▸ EXERCISE: From the entries below, copy exactly the lines from the one that contains "RTL line eee_colour_bbox.sv:58" through the one that contains "11 bit: RTL", both included, and only those.

▸ RECORDS FOR THIS TASK:
### src/rtl/eee_colour_bbox_if.sv
// Pixel stream link carrying {R,G,B} beats with valid/ready flow control and packet framing.
// The producer drives data/valid/sop/eop and the consumer drives ready.
interface eee_colour_bbox_if;
   logic [23:0] data;
   logic        valid;
   logic        ready;
   logic        sop;
   logic        eop;

   modport master (output data, output valid, output sop, output eop, input ready);
   modport slave  (input data, input valid, input sop, input eop, output ready);
endinterface

### src/rtl/eee_colour_bbox.sv
// Colour bounding-box tracker: finds pixels equal to target_col, publishes their per-frame box, overlays the previous box.
// Optional feature macro BBOX_MINCOUNT_EN: a box is only reported as found when at least MIN_PIXELS pixels matched.
module eee_colour_bbox #(
   parameter logic [10:0] IMAGE_W    = 11'd640,
   parameter logic [10:0] IMAGE_H    = 11'd480
`ifdef BBOX_MINCOUNT_EN
   ,
   parameter logic [15:0] MIN_PIXELS = 16'd16
`endif
) (
   input  logic                    clk,
   input  logic                    reset_n,
   eee_colour_bbox_if.slave        sink,
   eee_colour_bbox_if.master       source,
   input  logic [23:0]             target_col,
   input  logic [23:0]             bb_col,
   input  logic                    mode,
   output logic [10:0]             bbox_left,
   output logic [10:0]             bbox_right,
   output logic [10:0]             bbox_top,
   output logic [10:0]             bbox_bottom,
   output logic                    bbox_found,
   output logic                    bbox_strobe
);

   logic        sink_ready_s;
   logic        accept_s;
   logic        sop_beat_s;
   logic        data_beat_s;
   logic        match_s;
   logic        eof_s;
   logic        found_s;
   logic        on_vert_s;
   logic        on_horz_s;
   logic [23:0] pix_s;

   logic [23:0] src_data_q;
   logic        src_valid_q;
   logic        src_sop_q;
   logic        src_eop_q;

   logic        packet_video_q, packet_video_d;
   logic [10:0] x_q, x_d;
   logic [10:0] y_q, y_d;
   logic [10:0] min_x_q, min_x_d;
   logic [10:0] max_x_q, max_x_d;
   logic [10:0] min_y_q, min_y_d;
   logic [10:0] max_y_q, max_y_d;
   logic        hit_q, hit_d;

   logic [10:0] bbox_left_q, bbox_left_d;
   logic [10:0] bbox_right_q, bbox_right_d;
   logic [10:0] bbox_top_q, bbox_top_d;
   logic [10:0] bbox_bottom_q, bbox_bottom_d;
   logic        bbox_found_q;
   logic        bbox_strobe_q;

   assign sink_ready_s = ~src_valid_q | source.ready;
   assign sink.ready   = sink_ready_s;
   assign accept_s     = sink.valid & sink_ready_s;
   assign sop_beat_s   = accept_s & sink.sop;
   assign data_beat_s  = accept_s & ~sink.sop & packet_video_q;
   assign match_s      = data_beat_s & (sink.data == target_col);
   assign eof_s        = data_beat_s & sink.eop;

   assign source.data  = src_data_q;
   assign source.valid = src_valid_q;
   assign source.sop   = src_sop_q;
   assign source.eop   = src_eop_q;

   assign bbox_left    = bbox_left_q;
   assign bbox_right   = bbox_right_q;
   assign bbox_top     = bbox_top_q;
   assign bbox_bottom  = bbox_bottom_q;
   assign bbox_found   = bbox_found_q;
   assign bbox_strobe  = bbox_strobe_q;

   // Raster position and match accumulators; an SOP re-arms everything and drops any unfinished frame
   always_comb begin
      packet_video_d = packet_video_q;
      x_d            = x_q;
      y_d            = y_q;
      min_x_d        = min_x_q;
      max_x_d        = max_x_q;
      min_y_d        = min_y_q;
      max_y_d        = max_y_q;
      hit_d          = hit_q;
      if (sop_beat_s) begin
         packet_video_d = (sink.data[3:0] == 4'd0);
         x_d            = 11'd0;
         y_d            = 11'd0;
         min_x_d        = 11'h7FF;
         max_x_d        = 11'd0;
         min_y_d        = 11'h7FF;
         max_y_d        = 11'd0;
         hit_d          = 1'b0;
      end else if (data_beat_s) begin
         if (x_q == IMAGE_W - 11'd1) begin
            x_d = 11'd0;
            if (y_q >= IMAGE_H - 11'd1) begin
               y_d = y_q;
            end else begin
               y_d = y_q + 11'd1;
            end
         end else begin
            x_d = x_q + 11'd1;
            y_d = y_q;
         end
         if (match_s) begin
            min_x_d = (x_q < min_x_q) ? x_q : min_x_q;
            max_x_d = (x_q > max_x_q) ? x_q : max_x_q;
            min_y_d = (y_q < min_y_q) ? y_q : min_y_q;
            max_y_d = (y_q > max_y_q) ? y_q : max_y_q;
            hit_d   = 1'b1;
         end else begin
            hit_d   = hit_q;
         end
      end else begin
         hit_d = hit_q;
      end
   end

`ifdef BBOX_MINCOUNT_EN
   logic [15:0] count_q, count_d;

   // Saturating match counter, only meaningful together with hit
   always_comb begin
      if (sop_beat_s) begin
         count_d = 16'd0;
      end else if (match_s && (count_q != 16'hFFFF)) begin
         count_d = count_q + 16'd1;
      end else begin
         count_d = count_q;
      end
   end

   // Match counter register
   always_ff @(posedge clk or negedge reset_n) begin
      if (!reset_n) begin
         count_q <= 16'd0;
      end else begin
         count_q <= count_d;
      end
   end

   assign found_s = hit_d & (count_d >= MIN_PIXELS);
`else
   assign found_s = hit_d;
`endif

   // Box published at end of frame includes the EOP pixel itself; an unfound box reports zero coordinates
   always_comb begin
      if (found_s) begin
         bbox_left_d   = min_x_d;
         bbox_right_d  = max_x_d;
         bbox_top_d    = min_y_d;
         bbox_bottom_d = max_y_d;
      end else begin
         bbox_left_d   = 11'd0;
         bbox_right_d  = 11'd0;
         bbox_top_d    = 11'd0;
         bbox_bottom_d = 11'd0;
      end
   end

   // Overlay draws the latched previous-frame box; detection above always sees the raw input
   always_comb begin
      on_vert_s = ((x_q == bbox_left_q) | (x_q == bbox_right_q)) &
                  (y_q >= bbox_top_q) & (y_q <= bbox_bottom_q);
      on_horz_s = ((y_q == bbox_top_q) | (y_q == bbox_bottom_q)) &
                  (x_q >= bbox_left_q) & (x_q <= bbox_right_q);
      if (mode & packet_video_q & ~sink.sop & bbox_found_q & (on_vert_s | on_horz_s)) begin
         pix_s = bb_col;
      end else begin
         pix_s = sink.data;
      end
   end

   // Output register stage, tracking state and latched box
   always_ff @(posedge clk or negedge reset_n) begin
      if (!reset_n) begin
         src_data_q     <= 24'd0;
         src_valid_q    <= 1'b0;
         src_sop_q      <= 1'b0;
         src_eop_q      <= 1'b0;
         packet_video_q <= 1'b0;
         x_q            <= 11'd0;
         y_q            <= 11'd0;
         min_x_q        <= 11'd0;
         max_x_q        <= 11'd0;
         min_y_q        <= 11'd0;
         max_y_q        <= 11'd0;
         hit_q          <= 1'b0;
         bbox_left_q    <= 11'd0;
         bbox_right_q   <= 11'd0;
         bbox_top_q     <= 11'd0;
         bbox_bottom_q  <= 11'd0;
         bbox_found_q   <= 1'b0;
         bbox_strobe_q  <= 1'b0;
      end else begin
         if (accept_s) begin
            src_data_q  <= pix_s;
            src_valid_q <= 1'b1;
            src_sop_q   <= sink.sop;
            src_eop_q   <= sink.eop;
         end else if (source.ready) begin
            src_valid_q <= 1'b0;
         end else begin
            src_valid_q <= src_valid_q;
         end
         packet_video_q <= packet_video_d;
         x_q            <= x_d;
         y_q            <= y_d;
         min_x_q        <= min_x_d;
         max_x_q        <= max_x_d;
         min_y_q        <= min_y_d;
         max_y_q        <= max_y_d;
         hit_q          <= hit_d;
         bbox_strobe_q  <= eof_s;
         if (eof_s) begin
            bbox_left_q   <= bbox_left_d;
            bbox_right_q  <= bbox_right_d;
            bbox_top_q    <= bbox_top_d;
            bbox_bottom_q <= bbox_bottom_d;
            bbox_found_q  <= found_s;
         end else begin
            bbox_found_q  <= bbox_found_q;
         end
      end
   end

endmodule

### src/flat_wrapper.sv
// flat-port wrapper written by rule: the top's interface ports become plain ports
module eee_colour_bbox_flat 
#(
   parameter logic [10:0] IMAGE_W    = 11'd640,
   parameter logic [10:0] IMAGE_H    = 11'd480

)
  (clk, reset_n, target_col, bb_col, mode, bbox_left, bbox_right, bbox_top, bbox_bottom, bbox_found, bbox_strobe, sink_data, sink_valid, sink_sop, sink_eop, sink_ready, source_data, source_valid, source_sop, source_eop, source_ready);
  eee_colour_bbox_if sink_i ();
  eee_colour_bbox_if source_i ();
  input  logic clk;
  input  logic reset_n;
  input  logic [23:0] target_col;
  input  logic [23:0] bb_col;
  input  logic mode;
  output logic [10:0] bbox_left;
  output logic [10:0] bbox_right;
  output logic [10:0] bbox_top;
  output logic [10:0] bbox_bottom;
  output logic bbox_found;
  output logic bbox_strobe;
  input wire logic [$bits(sink_i.data)-1:0] sink_data;
  input wire logic [$bits(sink_i.valid)-1:0] sink_valid;
  input wire logic [$bits(sink_i.sop)-1:0] sink_sop;
  input wire logic [$bits(sink_i.eop)-1:0] sink_eop;
  output wire logic [$bits(sink_i.ready)-1:0] sink_ready;
  output wire logic [$bits(source_i.data)-1:0] source_data;
  output wire logic [$bits(source_i.valid)-1:0] source_valid;
  output wire logic [$bits(source_i.sop)-1:0] source_sop;
  output wire logic [$bits(source_i.eop)-1:0] source_eop;
  input wire logic [$bits(source_i.ready)-1:0] source_ready;
  assign sink_i.data = sink_data;
  assign sink_i.valid = sink_valid;
  assign sink_i.sop = sink_sop;
  assign sink_i.eop = sink_eop;
  assign sink_ready = sink_i.ready;
  assign source_data = source_i.data;
  assign source_valid = source_i.valid;
  assign source_sop = source_i.sop;
  assign source_eop = source_i.eop;
  assign source_i.ready = source_ready;
  eee_colour_bbox #(.IMAGE_W(IMAGE_W), .IMAGE_H(IMAGE_H)) u_core (.clk(clk), .reset_n(reset_n), .sink(sink_i), .source(source_i), .target_col(target_col), .bb_col(bb_col), .mode(mode), .bbox_left(bbox_left), .bbox_right(bbox_right), .bbox_top(bbox_top), .bbox_bottom(bbox_bottom), .bbox_found(bbox_found), .bbox_strobe(bbox_strobe));
endmodule
### config.mk
export PLATFORM = sky130hd
export DESIGN_NAME = eee_colour_bbox_flat
export DESIGN_NICKNAME = d
export VERILOG_FILES = /design/src/rtl/eee_colour_bbox_if.sv /design/src/rtl/eee_colour_bbox.sv /design/src/flat_wrapper.sv
export SDC_FILE = /design/constraint.sdc
export NUM_CORES = 1
export LEC_CHECK = 0
export BUFFER_PORTS_ARGS = -buffer_cell sky130_fd_sc_hd__clkbuf_2
export CORE_UTILIZATION = 56
export CTS_CLUSTER_SIZE = 8
export DETAILED_ROUTE_END_ITERATION = 8
export PLACE_DENSITY = 0.8
export RECOVER_POWER = 25
export SLEW_MARGIN = 20
export SYNTH_ARGS = -nofsm -noshare
export SYNTH_HDL_FRONTEND = slang
export SYNTH_SLANG_ARGS = --single-unit
### constraint.sdc
create_clock -name clk -period 3.1 [get_ports clk]
set_input_delay 0.465 -clock clk [delete_from_list [all_inputs] [get_ports clk]]
set_output_delay 0.465 -clock clk [all_outputs]
set_load 0.01 [all_outputs]
### Word-level counts from Yosys, hierarchy flattened

Cells that the tools add are included.

* magnitude comparators: 9
* equality and inequality tests: 7
* $add $sub $neg: 2
* muxes and demuxes: 33
* bitwise operators: 20
* reductions and logical operators: 5

Operator list (number)
* two-way mux 11 bit: 27
* equality test 11 bit: 4
* equality test 24 bit: 1
* two-way mux 24 bit: 1
* adder 11 x 1 -> 11 bit (second input constant): 2
* >= comparator 11 bit: 2
* > comparator 11 bit: 2
* less-or-equal comparator 11 bit: 2
* < comparator 11 bit: 2
* bitwise AND 1 bit: 14
* equality test 11 x 10 -> 1 bit (second input constant): 1
* >= comparator 11 x 9 -> 1 bit (second input constant): 1
* nonzero test 2 bit: 3
* two-way mux 1 bit: 5
* zero test 4 bit: 1
* bitwise OR 1 bit: 4
* AND reduction 3 bit: 1
* != test 2 x 1 -> 1 bit (second input constant): 1
* NOT 1 bit: 2

* bits of input ports: 79
* output and inout bits: 74
* word-level logic and storage cells: 94
* bits in registers: 141

### Logic depth before layout (Yosys ltp)

* word-level depth: 10
* depth in mapped cells: 11
* gate-level depth less buffers: 9

### Least setup slack after synthesis

Ideal clock, no wire load.

* path type: input to register
* from: input port source_ready
* to: register u_core.bbox_left_q[1] (netlist: u_core.bbox_left[1])
* required time: 2967 ps
* path buffers: 3
* setup slack: 433 ps
* stages on the path: 10
* library setup time: 133 ps
* data arrival time: 2534 ps
* cells stage by stage: nand2b_1 > and3_1 > clkbuf_1 > nand4_1 > or4_1 > buf_6 > a2111oi_4 > buf_6 > mux2i_1 > o22ai_2

* longest elaborated chain between the ends: 9
* elaborated cells on any way between the ends: 14
* classes of those cells: mux: 7; bitwise: 7

RTL lines
* from (decl): RTL line flat_wrapper.sv:31 `input wire logic [$bits(source_i.ready)-1:0] source_ready;`
* bitwise OR 1 bit *: RTL line eee_colour_bbox.sv:58 `assign sink_ready_s = ~src_valid_q | source.ready;`
* bitwise AND 1 bit *: RTL line eee_colour_bbox.sv:60 `assign accept_s = sink.valid & sink_ready_s;`
* bitwise AND 1 bit (2 in a row): RTL line eee_colour_bbox.sv:62 `assign data_beat_s = accept_s & ~sink.sop & packet_video_q;`
* bitwise AND 1 bit: RTL line eee_colour_bbox.sv:63 `assign match_s = data_beat_s & (sink.data == target_col);`
* two-way mux 11 bit or two-way mux 1 bit (tied branches): RTL line eee_colour_bbox.sv:109 `if (match_s) begin`
* two-way mux 11 bit or two-way mux 1 bit (tied branches): RTL line eee_colour_bbox.sv:97 `end else if (data_beat_s) begin`
* two-way mux 11 bit or two-way mux 1 bit (tied branches): RTL line eee_colour_bbox.sv:88 `if (sop_beat_s) begin`
* two-way mux 11 bit: RTL line eee_colour_bbox.sv:153 `if (found_s) begin`
* to (signal assigned): RTL line eee_colour_bbox.sv:221 `bbox_left_q <= bbox_left_d;`
* to (decl): RTL line eee_colour_bbox.sv:51 `logic [10:0] bbox_left_q, bbox_left_d;`

Mark *: on every way between the ends. The rest lies on a longest branch, timed or not.
A chain may end at the register's enable or synchronous reset.

### Worst setup path in the final report

* from: register u_core.x_q[6]
* to: register u_core.y_q[6]

* longest elaborated chain between the ends: 3

RTL lines
* from (decl): RTL line eee_colour_bbox.sv:43 `logic [10:0] x_q, x_d;`
* from (signal assigned): RTL line eee_colour_bbox.sv:187 `x_q <= 11'd0;`
* from (signal assigned): RTL line eee_colour_bbox.sv:212 `x_q <= x_d;`
* equality test 11 x 10 -> 1 bit: RTL line eee_colour_bbox.sv:98 `if (x_q == IMAGE_W - 11'd1) begin`
* nonzero test 2 bit (no source line)
* AND reduction 3 bit (no source line)
* to (signal assigned): RTL line eee_colour_bbox.sv:213 `y_q <= y_d;`
* to (decl): RTL line eee_colour_bbox.sv:44 `logic [10:0] y_q, y_d;`

No other way between the ends.

==> flow_summary.toml <==
[final_layout]
final_util = 0.709
largest_reg_flops = 24
diodes = 0
layout-drive-gt1-share = 0.229
final_nets = 1206
syn_to_final_growth_pct = 21.9
stdcell_count = 1231

[yosys]
async_flop_share = 1.00
yosysMostFrequentCell = "dfrtp_1"
ys_top_cells_by_area = "dfrtp_1 43%, ha_1 13%, mux2i_1 5.5%"
synthCells = 857
ys_top_cells_by_count = "141 x dfrtp_1, 103 x nand2_1, 88 x ha_1, 88 x inv_1, 48 x nor2_1"
seq_area_frac_synth = 0.431
synth_area_leader_cell = "dfrtp_1"
synth_top_area_frac = 0.431
ys_ff_latch = 141
synth_enable_flop_cells = 0
syn_area_um2 = 8190
synth.distinct_cells = 47
ys_warn_count = 0
synth-main-ff-cell = "dfrtp_1"
postSynthAreaPerCell_um2 = 9.56
synth_fp_nets = 1024

[setup_path]
critPathRequiredTime_ns = 3.39
critPathSlowestCell = "a2111oi_4"
reg2reg_slack_ns = 0.12
crit_start = "u_core.x_q[6]$_DFFE_PN0P_"
crit_type = "flip-flop to flip-flop"
crit_arrival_ns = 3.27
crit_chain = "buf_4 > or4b_1 > or4_1 > a2111oi_4 > nand2_2 > nor2_2 > xnor2_1 > nor2_1"
rr_worst_depth = 8
crit_path_end = "u_core.y_q[6]$_DFFE_PN0P_"
worstSetupStartpointType = "flip-flop"
r2r_end = "u_core.y_q[6]$_DFFE_PN0P_"
critical_path.max_fanout = 7
critPathMaxStageDelay_ns = 0.61
crit-reg2reg-launch = "u_core.x_q[6]$_DFFE_PN0P_"
endpoint_kind = "flip-flop"

[grt]
antenna_found_initial = 0
grt_remaining_overflow = 0
grt_max_degree = 67
grt_pass1_vias = 7046
grt_pass1_wl_um = 35000
track_usage = 0.310

[cts]
postCtsSetupBuffers = 0
htreeDepth = 4
cts_buffer_depth = 2
clock-sinks = 141
cts_tree = "built"
clock_latency_ns = 0.43
cts.root.buffer_cell = "clkbuf_16"
cts_hold_repair.buffers = 0
cts_resized = 0
cts_buffers = 17
path_clk_slew_ns = 0.06

[drt]
wl_um = 21900
drc_errors = 0
initialDrtViolationCount = 608
drt-pass1-iter-count = 5
wl_per_cell_um = 17.8
vias = 7197
ant_nets = 0
vias_per_cell = 5.85

[pwr]
p_leak_nw = 5.30
p_per_area_nw_per_um2 = 523
ir_drop_uv = 435
total_power_mw = 5.22

[run_status]
violations = "max-capacitance violations, max-slew violations"
status = "finished with violations"

[worst_hold_path]
hp-start = "bb_col[16]"
hold_class = "input pin to flip-flop"
whs_path_depth = 3

[floorplanning]
core_area_um2 = 14100
initial_utilization = 0.581
die_area_um2 = 15100
placementRows = 43
io-pin-count = 153
chipHeight_um = 123
fp.dieW_um = 123

[timing]
slew_viol_final = 66
setup_tns_ns = 0
fin_ws_ns = 0.119
slew_headroom = -0.150
min_period_ns = 2.98
hold_violations = 0
period_share = 0.962
rsz0062_at_grt = "false"
skew_ns = 0.00957
max_slew.worst_pin.slew_ns = 1.73
fmax_mhz = 335
setup_violations = 0

[placed_design]
gp_congestion = 0.902
place_ws_ns = 0.0822
hpwl_um = 15800
portBuffers = 152
dp_cells = 1200

[job]
max_cap_violations = 1
## logic make-up after synthesis
logic type	after synthesis	share of synthesized area
DFF	141	0.431
buffers and inverters	126	0.0614
AOI/OAI and AO/OA	162	0.133
adders and majority gates	88	0.134
xor gates and xnor gates	33	0.0353
muxes	45	0.0550
and+or+nand+nor	262	0.150
## area by class of cell
cell class | instances | area, µm²
multi-input combinational | 590 | 4180
fill | 1104 | 4110
sequential | 141 | 3530
timing repair buffer | 200 | 1150
clock buffer | 20 | 457
inverter | 89 | 334
tap | 180 | 225
clock inverter | 11 | 119
## where the power goes
| group | total, mW | switching [mW] | internal [mW] |
|---|---|---|---|
| Combinational | 1.05 | 0.616 | 0.437 |
| Sequential | 2.18 | 0.128 | 2.05 |
| Clock | 1.99 | 0.778 | 1.22 |
| Total | 5.22 | 1.52 | 3.70 |
## layer usage
layer,up-vias,share of wire,global-route usage
li1,3387,-,-
met1,3488,0.41,0.385
met2,272,0.48,0.508
met3,50,0.069,0.0807
met4,0,0.032,0.135
met5,-,0,0
## per-stage QoR
step / hold WS, ns / cell area [µm²]
final: 0.273 / 9990
after CTS: 0.0583 / 10000
after detailed placement: 0.472 / 9420
after floorplan: 0.169 / 8190
after global routing: 0.274 / 9990
after global placement: 0.462 / 9420
## how the worst min path moves through the flow
stage,to,slack (ns)
after detailed placement,u_core.source.eop$_DFFE_PN0P_,0.47
final,u_core.source.data[16]$_DFFE_PN0P_,0.27
after global placement,u_core.source.sop$_DFFE_PN0P_,0.46
after global routing,u_core.source.data[7]$_DFFE_PN0P_,0.27
after CTS,u_core.bbox_right[3]$_DFFE_PN0P_,0.06
after floorplan,u_core.bbox_bottom[0]$_DFFE_PN0P_,0.17
## placed cells by master (no fill, tap or decap), types with 22 or more instances in the layout
master	instances
a21oi_1	33
mux2i_1	45
inv_1	88
nor2_1	48
clkbuf_2	152
nand4_1	22
nand3_1	42
o211ai_1	24
buf_4	46
o21ai_0	25
nand2_1	103
o22ai_1	39
ha_1	88
dfrtp_1	141
## worst max-delay path, delay by kind of cell (launching register included)
kind / cells / cell delay (ns)
xor gates and xnor gates: 1 / 0.13
AOI/OAI and AO/OA: 1 / 0.61
and+or+nand+nor: 5 / 1.31
buffers and inverters: 1 / 0.21
DFF: 1 / 0.56
No activity file was read; power rests on OpenSTA's default activity.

▸ RESPONSE TO THE EXERCISE:
* bitwise OR 1 bit *: RTL line eee_colour_bbox.sv:58 `assign sink_ready_s = ~src_valid_q | source.ready;`
* bitwise AND 1 bit *: RTL line eee_colour_bbox.sv:60 `assign accept_s = sink.valid & sink_ready_s;`
* bitwise AND 1 bit (2 in a row): RTL line eee_colour_bbox.sv:62 `assign data_beat_s = accept_s & ~sink.sop & packet_video_q;`
* bitwise AND 1 bit: RTL line eee_colour_bbox.sv:63 `assign match_s = data_beat_s & (sink.data == target_col);`
* two-way mux 11 bit or two-way mux 1 bit (tied branches): RTL line eee_colour_bbox.sv:109 `if (match_s) begin`
* two-way mux 11 bit or two-way mux 1 bit (tied branches): RTL line eee_colour_bbox.sv:97 `end else if (data_beat_s) begin`
* two-way mux 11 bit or two-way mux 1 bit (tied branches): RTL line eee_colour_bbox.sv:88 `if (sop_beat_s) begin`
* two-way mux 11 bit: RTL line eee_colour_bbox.sv:153 `if (found_s) begin`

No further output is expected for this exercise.